Yesterday, the Senate passed H.R. 4445, a landmark, bipartisan “#MeToo” bill that bans forced arbitration agreements for workplace sexual harassment or assault claims, giving workers the choice to take their claims to court instead of being forced to have their cases adjudicated behind closed doors in arbitration proceedings. Specifically, the bill amends the Federal Arbitration Act (FAA) to ban employment contract provisions requiring arbitration that are signed before an incidence of workplace harassment or assault takes place; however, workers can still agree to take their case to arbitration if they so choose after an incident occurs. The bill was passed by the House on Monday and President Biden is expected to sign it into law soon. The bill passed in the House with significant Republican support, with 335 votes in favor and 97 against, and passed the Senate in an unrecorded voice vote. Officially, the bill is called the “Ending Forced Arbitration of Sexual Assault and Sexual Harassment Act of 2021.”

H.R. 4445 should be celebrated as a measure to both discourage workplace harassment and assault as well as to give victims of harassment and assault greater access to justice and redress. That being said, it’s also worth noting that H.R. 4445 is limited to arbitration agreements relating to sexual assault and sexual harassment in the workplace. Other workplace claims, including discrimination or wage theft claims, can still be subject to forced arbitration under the conservative-majority Supreme Court’s interpretation of the FAA. As Sarah Rudolph Cole, Ohio State University law professor wrote, “Really, how do you justify sex harassment not being arbitrable, but race harassment is?” The bill is nonetheless an important step in the right direction, in large part thanks to the efforts of women like hotel housekeeper Juana Melara who have been fighting against workplace harassment and abuse in the hospitality industry for years. Juana stated in Time’s Person of the Year feature in 2017 that “she and her fellow housekeepers didn’t complain about guests who exposed themselves or masturbated in front of them for fear of losing the paycheck they needed to support their families.” Although ending forced arbitration agreements will not make the problem disappear, it will give workers like Juana additional tools to seek justice.

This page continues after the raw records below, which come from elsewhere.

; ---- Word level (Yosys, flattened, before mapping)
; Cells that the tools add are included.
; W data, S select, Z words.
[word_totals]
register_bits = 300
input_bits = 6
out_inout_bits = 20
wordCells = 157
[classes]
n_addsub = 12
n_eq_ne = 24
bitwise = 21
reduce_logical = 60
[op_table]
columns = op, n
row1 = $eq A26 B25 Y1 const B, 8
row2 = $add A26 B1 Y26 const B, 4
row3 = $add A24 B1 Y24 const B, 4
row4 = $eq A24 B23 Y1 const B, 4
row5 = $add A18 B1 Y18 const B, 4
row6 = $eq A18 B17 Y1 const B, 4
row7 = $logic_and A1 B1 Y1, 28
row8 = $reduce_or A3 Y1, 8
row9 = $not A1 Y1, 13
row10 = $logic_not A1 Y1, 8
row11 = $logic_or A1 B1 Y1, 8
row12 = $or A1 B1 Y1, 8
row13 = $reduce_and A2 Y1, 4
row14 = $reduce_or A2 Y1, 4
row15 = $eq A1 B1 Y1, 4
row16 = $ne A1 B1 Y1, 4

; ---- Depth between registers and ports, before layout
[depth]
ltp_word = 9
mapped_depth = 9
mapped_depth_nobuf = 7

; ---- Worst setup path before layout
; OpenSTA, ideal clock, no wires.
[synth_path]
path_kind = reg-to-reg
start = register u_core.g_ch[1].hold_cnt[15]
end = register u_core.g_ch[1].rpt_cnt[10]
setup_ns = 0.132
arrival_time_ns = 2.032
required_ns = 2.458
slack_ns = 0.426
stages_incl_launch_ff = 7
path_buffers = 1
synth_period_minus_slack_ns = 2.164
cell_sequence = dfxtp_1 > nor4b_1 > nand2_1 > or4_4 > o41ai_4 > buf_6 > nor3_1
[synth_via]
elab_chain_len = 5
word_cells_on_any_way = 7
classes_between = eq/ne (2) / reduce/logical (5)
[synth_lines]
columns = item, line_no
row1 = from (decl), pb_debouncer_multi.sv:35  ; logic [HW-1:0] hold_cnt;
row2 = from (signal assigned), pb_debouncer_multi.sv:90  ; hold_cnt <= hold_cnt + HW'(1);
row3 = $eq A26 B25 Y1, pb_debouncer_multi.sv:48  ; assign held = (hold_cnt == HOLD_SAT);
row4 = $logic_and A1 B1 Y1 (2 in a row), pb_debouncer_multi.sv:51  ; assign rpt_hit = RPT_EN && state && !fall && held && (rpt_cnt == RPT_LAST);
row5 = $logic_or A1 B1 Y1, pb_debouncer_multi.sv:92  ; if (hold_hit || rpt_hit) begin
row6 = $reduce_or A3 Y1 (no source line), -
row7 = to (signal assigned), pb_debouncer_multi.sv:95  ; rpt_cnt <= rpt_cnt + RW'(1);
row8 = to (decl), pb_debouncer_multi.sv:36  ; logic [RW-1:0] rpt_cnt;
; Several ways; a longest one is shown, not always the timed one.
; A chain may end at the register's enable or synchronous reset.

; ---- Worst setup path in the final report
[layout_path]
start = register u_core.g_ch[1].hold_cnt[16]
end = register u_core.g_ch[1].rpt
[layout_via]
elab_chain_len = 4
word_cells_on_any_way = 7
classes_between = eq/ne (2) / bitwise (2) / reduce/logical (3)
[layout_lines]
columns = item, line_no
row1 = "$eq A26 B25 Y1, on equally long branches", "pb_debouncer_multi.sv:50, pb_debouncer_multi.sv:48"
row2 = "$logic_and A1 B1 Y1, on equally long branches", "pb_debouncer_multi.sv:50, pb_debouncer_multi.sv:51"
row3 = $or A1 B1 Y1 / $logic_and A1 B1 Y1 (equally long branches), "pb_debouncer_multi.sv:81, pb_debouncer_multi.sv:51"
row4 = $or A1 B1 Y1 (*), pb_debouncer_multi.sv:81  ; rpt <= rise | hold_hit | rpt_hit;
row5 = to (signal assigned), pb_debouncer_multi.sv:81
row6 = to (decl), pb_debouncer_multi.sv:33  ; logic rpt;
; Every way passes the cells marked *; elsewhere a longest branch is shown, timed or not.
$ cat src/rtl/spi_master_ctrl.sv
// SPI master: sends one 10-bit {cmd,wdata} frame MSB first; rd-data frames also capture a MISO byte.
// Optional abort support is enabled by defining SPI_MASTER_ABORT_EN.
module spi_master_ctrl #(
    parameter int unsigned TURNAROUND = 2,
    parameter int unsigned IDLE_GAP   = 1
) (
    input  logic       clk,
    input  logic       rst,
    input  logic       start,
    input  logic [1:0] cmd,
    input  logic [7:0] wdata,
    output logic       busy,
    output logic       done,
    output logic [7:0] rdata,
    output logic       rdata_valid,
    output logic       SS_n,
    output logic       MOSI,
    input  logic       MISO
`ifdef SPI_MASTER_ABORT_EN
    ,
    input  logic       abort,
    output logic       aborted
`endif
);

    localparam int unsigned CW = 16;

    typedef enum logic [2:0] {
        StIdle,
        StSelect,
        StShift,
        StTurn,
        StCapture,
        StEnd
    } state_e;

    state_e          state_q, state_d;
    logic [9:0]      frame_q, frame_d;
    logic [3:0]      bit_cnt_q, bit_cnt_d;
    logic [CW-1:0]   cnt_q, cnt_d;
    logic [6:0]      shift_q, shift_d;
    logic            busy_q, busy_d;
    logic            ss_n_q, ss_n_d;
    logic            mosi_q, mosi_d;
    logic            done_q, done_d;
    logic [7:0]      rdata_q, rdata_d;
    logic            rdata_valid_q, rdata_valid_d;
`ifdef SPI_MASTER_ABORT_EN
    logic            aborted_q, aborted_d;
`endif

    always_comb begin
        state_d       = state_q;
        frame_d       = frame_q;
        bit_cnt_d     = bit_cnt_q;
        cnt_d         = cnt_q;
        shift_d       = shift_q;
        busy_d        = busy_q;
        ss_n_d        = ss_n_q;
        mosi_d        = mosi_q;
        done_d        = 1'b0;
        rdata_d       = rdata_q;
        rdata_valid_d = 1'b0;
`ifdef SPI_MASTER_ABORT_EN
        aborted_d     = 1'b0;
`endif
        unique case (state_q)
            StIdle: begin
                if (start) begin
                    state_d = StSelect;
                    frame_d = {cmd, wdata};
                    busy_d  = 1'b1;
                    ss_n_d  = 1'b0;
                    mosi_d  = cmd[1];
                end
            end
            StSelect: begin
                state_d   = StShift;
                mosi_d    = frame_q[9];
                bit_cnt_d = 4'd9;
            end
            StShift: begin
                // bit_cnt holds the index of the bit currently on MOSI; 0 means the frame is out
                if (bit_cnt_q != 4'd0) begin
                    mosi_d    = frame_q[bit_cnt_q - 4'd1];
                    bit_cnt_d = bit_cnt_q - 4'd1;
                end else begin
                    mosi_d = 1'b0;
                    if (frame_q[9:8] == 2'b11) begin
                        bit_cnt_d = 4'd7;
                        if (TURNAROUND == 1) begin
                            state_d = StCapture;
                        end else begin
                            state_d = StTurn;
                            cnt_d   = CW'(TURNAROUND - 2);
                        end
                    end else begin
                        state_d = StEnd;
                        ss_n_d  = 1'b1;
                        done_d  = 1'b1;
                        cnt_d   = CW'(IDLE_GAP - 1);
                    end
                end
            end
            StTurn: begin
                if (cnt_q == '0) begin
                    state_d = StCapture;
                end else begin
                    cnt_d = cnt_q - 1'b1;
                end
            end
            StCapture: begin
                shift_d = {shift_q[5:0], MISO};
                if (bit_cnt_q == 4'd0) begin
                    rdata_d       = {shift_q, MISO};
                    rdata_valid_d = 1'b1;
                    done_d        = 1'b1;
                    ss_n_d        = 1'b1;
                    state_d       = StEnd;
                    cnt_d         = CW'(IDLE_GAP - 1);
                end else begin
                    bit_cnt_d = bit_cnt_q - 4'd1;
                end
            end
            StEnd: begin
                if (cnt_q == '0) begin
                    state_d = StIdle;
                    busy_d  = 1'b0;
                end else begin
                    cnt_d = cnt_q - 1'b1;
                end
            end
            default: state_d = StIdle;
        endcase
`ifdef SPI_MASTER_ABORT_EN
        // Abort overrides whatever the active state decided, including a completing capture
        if (abort && (state_q inside {StSelect, StShift, StTurn, StCapture})) begin
            state_d       = StEnd;
            ss_n_d        = 1'b1;
            mosi_d        = 1'b0;
            done_d        = 1'b0;
            rdata_valid_d = 1'b0;
            rdata_d       = rdata_q;
            cnt_d         = CW'(IDLE_GAP - 1);
            aborted_d     = 1'b1;
        end
`endif
    end

    always_ff @(posedge clk or posedge rst) begin
        if (rst) begin
            state_q       <= StIdle;
            frame_q       <= '0;
            bit_cnt_q     <= '0;
            cnt_q         <= '0;
            shift_q       <= '0;
            busy_q        <= 1'b0;
            ss_n_q        <= 1'b1;
            mosi_q        <= 1'b0;
            done_q        <= 1'b0;
            rdata_q       <= 8'h00;
            rdata_valid_q <= 1'b0;
        end else begin
            state_q       <= state_d;
            frame_q       <= frame_d;
            bit_cnt_q     <= bit_cnt_d;
            cnt_q         <= cnt_d;
            shift_q       <= shift_d;
            busy_q        <= busy_d;
            ss_n_q        <= ss_n_d;
            mosi_q        <= mosi_d;
            done_q        <= done_d;
            rdata_q       <= rdata_d;
            rdata_valid_q <= rdata_valid_d;
        end
    end

`ifdef SPI_MASTER_ABORT_EN
    always_ff @(posedge clk or posedge rst) begin
        if (rst) begin
            aborted_q <= 1'b0;
        end else begin
            aborted_q <= aborted_d;
        end
    end

    assign aborted = aborted_q;
`endif

    assign busy        = busy_q;
    assign done        = done_q;
    assign rdata       = rdata_q;
    assign rdata_valid = rdata_valid_q;
    assign SS_n        = ss_n_q;
    assign MOSI        = mosi_q;

endmodule
File: src/rtl/watch_pkg.sv
// Shared constants and types for the watch time-of-day core.
package watch_pkg;

   localparam int TW = 8;

   localparam logic [1:0] MODE_RUN      = 2'd0;
   localparam logic [1:0] MODE_SET_HOUR = 2'd1;
   localparam logic [1:0] MODE_SET_MIN  = 2'd2;

   localparam logic [TW-1:0] SEC_MAX  = 8'd59;
   localparam logic [TW-1:0] MIN_MAX  = 8'd59;
   localparam logic [TW-1:0] HOUR_MAX = 8'd23;

   typedef enum logic [1:0] {
      ST_RUN      = MODE_RUN,
      ST_SET_HOUR = MODE_SET_HOUR,
      ST_SET_MIN  = MODE_SET_MIN,
      ST_BAD      = 2'd3
   } mode_e;

endpackage
===== src/rtl/alu_dst_writeback.sv =====
// EX/WB destination stage: decodes ALU_Dst, updates SP/T/IH and issues registered
// one-cycle strobes for register-file writes, PC loads and illegal destinations.
module alu_dst_writeback
    import alu_dst_writeback_pkg::*;
#(
    parameter logic [15:0] SP_INIT = 16'hBF00,
    parameter int          WIDTH   = DATA_W
) (
    input  logic               clk,
    input  logic               rst,
    alu_dst_writeback_if.slave bus
);

    logic accept;
    logic sel_rx, sel_pc, sel_sp, sel_t, sel_in, illegal;

    logic             reg_we_q, pc_load_q, dst_err_q, sticky_q;
    logic [2:0]       reg_waddr_q;
    logic [WIDTH-1:0] reg_wdata_q, pc_target_q;

    logic [NUM_SREGS-1:0]            sreg_we;
    logic [NUM_SREGS-1:0][WIDTH-1:0] sreg_q;

    // Flush dominates stall and valid: a squashed slot never reaches state.
    assign accept = bus.wb_valid & ~bus.stall & ~bus.flush;

    always_comb begin
        sel_rx  = 1'b0;
        sel_pc  = 1'b0;
        sel_sp  = 1'b0;
        sel_t   = 1'b0;
        sel_in  = 1'b0;
        illegal = 1'b0;
        case (bus.ALU_Dst)
            CODE_NONE: ;
            CODE_RX:   sel_rx = 1'b1;
            CODE_PC:   sel_pc = 1'b1;
            CODE_SP:   sel_sp = 1'b1;
            CODE_T:    sel_t  = 1'b1;
            CODE_IN:   sel_in = 1'b1;
            default:   illegal = 1'b1;
        endcase
    end

    always_comb begin
        sreg_we          = '0;
        sreg_we[SREG_SP] = accept & sel_sp;
        sreg_we[SREG_T]  = accept & sel_t;
        sreg_we[SREG_IH] = accept & sel_in;
    end

    special_reg_bank #(
        .NUM_REGS (NUM_SREGS),
        .W        (WIDTH),
        .RST_VAL  ({WIDTH'(0), WIDTH'(0), WIDTH'(SP_INIT)})
    ) u_sregs (
        .clk   (clk),
        .rst   (rst),
        .we    (sreg_we),
        .wdata (bus.result),
        .q     (sreg_q)
    );

    // Strobes are recomputed every edge so a held (stalled) slot cannot repeat a pulse;
    // the address/data fields only move when their strobe fires.
    always_ff @(posedge clk) begin
        if (rst) begin
            reg_we_q    <= 1'b0;
            reg_waddr_q <= '0;
            reg_wdata_q <= '0;
            pc_load_q   <= 1'b0;
            pc_target_q <= '0;
            dst_err_q   <= 1'b0;
            sticky_q    <= 1'b0;
        end else begin
            reg_we_q  <= accept & sel_rx;
            pc_load_q <= accept & sel_pc;
            dst_err_q <= accept & illegal;
            if (accept & sel_rx) begin
                reg_waddr_q <= bus.rd_addr;
                reg_wdata_q <= bus.result;
            end
            if (accept & sel_pc)
                pc_target_q <= bus.result;
            if (accept & illegal)
                sticky_q <= 1'b1;
        end
    end

    assign bus.reg_we         = reg_we_q;
    assign bus.reg_waddr      = reg_waddr_q;
    assign bus.reg_wdata      = reg_wdata_q;
    assign bus.pc_load        = pc_load_q;
    assign bus.pc_target      = pc_target_q;
    assign bus.dst_err        = dst_err_q;
    assign bus.dst_err_sticky = sticky_q;
    assign bus.data_SP        = sreg_q[SREG_SP];
    assign bus.data_T         = sreg_q[SREG_T];
    assign bus.data_IN        = sreg_q[SREG_IH];

endmodule


===== src/flat_wrapper.sv =====
// flat-port wrapper written by rule: the top's interface ports become plain ports
module alu_dst_writeback_flat import alu_dst_writeback_pkg::*;
#(
    parameter logic [15:0] SP_INIT = 16'hBF00,
    parameter int          WIDTH   = DATA_W
)
  (clk, rst, bus_wb_valid, bus_stall, bus_flush, bus_ALU_Dst, bus_rd_addr, bus_result, bus_reg_we, bus_reg_waddr, bus_reg_wdata, bus_pc_load, bus_pc_target, bus_data_SP, bus_data_T, bus_data_IN, bus_dst_err, bus_dst_err_sticky);
  alu_dst_writeback_if bus_i ();
  input  logic clk;
  input  logic rst;
  input wire logic [$bits(bus_i.wb_valid)-1:0] bus_wb_valid;
  input wire logic [$bits(bus_i.stall)-1:0] bus_stall;
  input wire logic [$bits(bus_i.flush)-1:0] bus_flush;
  input wire logic [$bits(bus_i.ALU_Dst)-1:0] bus_ALU_Dst;
  input wire logic [$bits(bus_i.rd_addr)-1:0] bus_rd_addr;
  input wire logic [$bits(bus_i.result)-1:0] bus_result;
  output wire logic [$bits(bus_i.reg_we)-1:0] bus_reg_we;
  output wire logic [$bits(bus_i.reg_waddr)-1:0] bus_reg_waddr;
  output wire logic [$bits(bus_i.reg_wdata)-1:0] bus_reg_wdata;
  output wire logic [$bits(bus_i.pc_load)-1:0] bus_pc_load;
  output wire logic [$bits(bus_i.pc_target)-1:0] bus_pc_target;
  output wire logic [$bits(bus_i.data_SP)-1:0] bus_data_SP;
  output wire logic [$bits(bus_i.data_T)-1:0] bus_data_T;
  output wire logic [$bits(bus_i.data_IN)-1:0] bus_data_IN;
  output wire logic [$bits(bus_i.dst_err)-1:0] bus_dst_err;
  output wire logic [$bits(bus_i.dst_err_sticky)-1:0] bus_dst_err_sticky;
  assign bus_i.wb_valid = bus_wb_valid;
  assign bus_i.stall = bus_stall;
  assign bus_i.flush = bus_flush;
  assign bus_i.ALU_Dst = bus_ALU_Dst;
  assign bus_i.rd_addr = bus_rd_addr;
  assign bus_i.result = bus_result;
  assign bus_reg_we = bus_i.reg_we;
  assign bus_reg_waddr = bus_i.reg_waddr;
  assign bus_reg_wdata = bus_i.reg_wdata;
  assign bus_pc_load = bus_i.pc_load;
  assign bus_pc_target = bus_i.pc_target;
  assign bus_data_SP = bus_i.data_SP;
  assign bus_data_T = bus_i.data_T;
  assign bus_data_IN = bus_i.data_IN;
  assign bus_dst_err = bus_i.dst_err;
  assign bus_dst_err_sticky = bus_i.dst_err_sticky;
  alu_dst_writeback #(.SP_INIT(SP_INIT), .WIDTH(WIDTH)) u_core (.clk(clk), .rst(rst), .bus(bus_i));
endmodule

The NLRB concluded public comments yesterday for its reconsideration of the Trump-era worker classification tests. In SuperShuttle, which may soon be overturned, the NLRB emphasized that the board needed to pay greater attention to “entrepreneurial opportunity” when deciding whether workers are classified as independent contractors under the NLRA, which made it more difficult for gig-workers to be classified as employees. However, both after and before SuperShuttle, the Board has employed a vague multi-factor balancing test that effectively allows any given Board to decide employee classification cases based on their own policy preferences—including whether they want more or fewer workers to have access to the NLRA’s protections. As Ben and others have previously on this blog, the ABC test is different: unlike the Board’s rule, the ABC test requires all of three factors to be met for independent contractor classification to kick-in.

Public comments by Rideshare Drivers United—representing 20,000 app-based drivers in California—asked the NLRB to switch to the ABC test, or some other test that clearly classifies gig workers as employees. On the other side, an amicus curiae was filed by a group of freelance writers, including the American Society of Journalists and Authors, asking the Board to maintain its standard from SuperShuttle.